[Opening MATERIAL FOR THIS TASK section]

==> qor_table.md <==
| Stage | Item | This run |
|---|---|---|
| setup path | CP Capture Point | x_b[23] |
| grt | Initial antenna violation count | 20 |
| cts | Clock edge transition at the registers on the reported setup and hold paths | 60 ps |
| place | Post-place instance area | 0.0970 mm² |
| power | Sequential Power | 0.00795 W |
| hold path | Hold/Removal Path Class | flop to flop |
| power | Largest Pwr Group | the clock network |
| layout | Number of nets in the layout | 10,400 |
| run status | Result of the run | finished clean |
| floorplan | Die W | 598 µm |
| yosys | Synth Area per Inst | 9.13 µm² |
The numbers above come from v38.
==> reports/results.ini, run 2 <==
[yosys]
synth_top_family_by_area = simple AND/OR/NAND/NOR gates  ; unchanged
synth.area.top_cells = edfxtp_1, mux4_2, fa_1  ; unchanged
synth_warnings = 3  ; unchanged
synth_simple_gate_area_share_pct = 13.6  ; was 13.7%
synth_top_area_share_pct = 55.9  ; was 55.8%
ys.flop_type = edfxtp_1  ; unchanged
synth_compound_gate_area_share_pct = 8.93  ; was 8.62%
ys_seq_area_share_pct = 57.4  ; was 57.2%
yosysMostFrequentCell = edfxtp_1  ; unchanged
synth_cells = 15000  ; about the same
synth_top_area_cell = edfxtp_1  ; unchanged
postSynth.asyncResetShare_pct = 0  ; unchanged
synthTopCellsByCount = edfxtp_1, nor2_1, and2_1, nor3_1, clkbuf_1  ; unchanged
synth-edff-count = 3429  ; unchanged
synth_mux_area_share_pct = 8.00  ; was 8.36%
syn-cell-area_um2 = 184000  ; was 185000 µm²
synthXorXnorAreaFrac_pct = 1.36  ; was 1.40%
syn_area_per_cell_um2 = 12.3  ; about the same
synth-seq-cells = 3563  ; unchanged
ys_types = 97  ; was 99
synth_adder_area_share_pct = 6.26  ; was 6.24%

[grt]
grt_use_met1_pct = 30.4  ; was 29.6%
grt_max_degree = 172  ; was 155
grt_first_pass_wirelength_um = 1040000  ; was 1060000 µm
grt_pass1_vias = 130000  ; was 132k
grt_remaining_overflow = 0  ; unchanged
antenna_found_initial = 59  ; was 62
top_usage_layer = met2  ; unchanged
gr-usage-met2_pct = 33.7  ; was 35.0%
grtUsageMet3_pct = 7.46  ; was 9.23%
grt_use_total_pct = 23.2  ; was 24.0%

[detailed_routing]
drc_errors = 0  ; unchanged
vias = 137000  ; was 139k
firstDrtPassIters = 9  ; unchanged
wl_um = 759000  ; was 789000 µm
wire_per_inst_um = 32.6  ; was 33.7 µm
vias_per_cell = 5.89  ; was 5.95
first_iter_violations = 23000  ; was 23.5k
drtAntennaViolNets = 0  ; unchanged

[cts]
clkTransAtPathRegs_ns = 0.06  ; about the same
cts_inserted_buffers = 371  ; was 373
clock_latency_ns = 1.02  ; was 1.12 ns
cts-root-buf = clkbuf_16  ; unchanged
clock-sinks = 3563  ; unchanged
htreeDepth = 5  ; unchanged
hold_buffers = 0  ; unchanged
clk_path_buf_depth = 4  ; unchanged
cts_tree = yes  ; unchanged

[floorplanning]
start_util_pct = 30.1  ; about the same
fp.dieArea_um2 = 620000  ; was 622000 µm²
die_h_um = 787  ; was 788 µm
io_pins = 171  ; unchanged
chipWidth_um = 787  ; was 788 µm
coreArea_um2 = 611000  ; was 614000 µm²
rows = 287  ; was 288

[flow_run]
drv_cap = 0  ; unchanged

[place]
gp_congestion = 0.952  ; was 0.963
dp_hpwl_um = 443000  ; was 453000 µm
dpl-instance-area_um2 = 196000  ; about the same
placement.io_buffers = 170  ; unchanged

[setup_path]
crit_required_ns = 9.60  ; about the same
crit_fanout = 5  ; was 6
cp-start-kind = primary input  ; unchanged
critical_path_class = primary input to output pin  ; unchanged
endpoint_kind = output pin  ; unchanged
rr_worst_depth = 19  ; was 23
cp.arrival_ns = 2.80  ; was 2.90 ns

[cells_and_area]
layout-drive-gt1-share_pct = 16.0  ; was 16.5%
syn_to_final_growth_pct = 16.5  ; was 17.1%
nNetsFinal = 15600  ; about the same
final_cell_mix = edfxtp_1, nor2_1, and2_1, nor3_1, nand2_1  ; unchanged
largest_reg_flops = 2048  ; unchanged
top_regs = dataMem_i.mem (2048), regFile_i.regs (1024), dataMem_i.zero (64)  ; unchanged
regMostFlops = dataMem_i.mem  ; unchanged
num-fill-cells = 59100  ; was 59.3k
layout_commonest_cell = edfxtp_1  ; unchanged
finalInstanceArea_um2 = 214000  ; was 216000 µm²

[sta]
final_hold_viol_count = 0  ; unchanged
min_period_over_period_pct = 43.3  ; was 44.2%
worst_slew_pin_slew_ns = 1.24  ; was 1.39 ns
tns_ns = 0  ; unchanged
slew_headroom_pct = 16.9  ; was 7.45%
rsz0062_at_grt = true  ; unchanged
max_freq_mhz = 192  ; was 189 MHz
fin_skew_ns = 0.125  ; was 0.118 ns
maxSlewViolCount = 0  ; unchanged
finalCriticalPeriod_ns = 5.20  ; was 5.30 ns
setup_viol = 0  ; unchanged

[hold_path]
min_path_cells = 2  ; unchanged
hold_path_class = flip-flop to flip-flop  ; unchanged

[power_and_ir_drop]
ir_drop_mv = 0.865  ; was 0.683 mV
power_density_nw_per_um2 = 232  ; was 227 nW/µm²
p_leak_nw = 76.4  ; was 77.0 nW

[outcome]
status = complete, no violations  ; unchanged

[Closing MATERIAL FOR THIS TASK section]

- **WORK TO BE COMPLETED**:
Everything from the line with "ir_drop_mv = 0.865" to the end of the listing above needs to be duplicated exactly, both end lines included, with nothing more.

- **SOLUTION FOR THIS PROBLEM**:
ir_drop_mv = 0.865  ; was 0.683 mV
power_density_nw_per_um2 = 232  ; was 227 nW/µm²
p_leak_nw = 76.4  ; was 77.0 nW

[outcome]
status = complete, no violations  ; unchanged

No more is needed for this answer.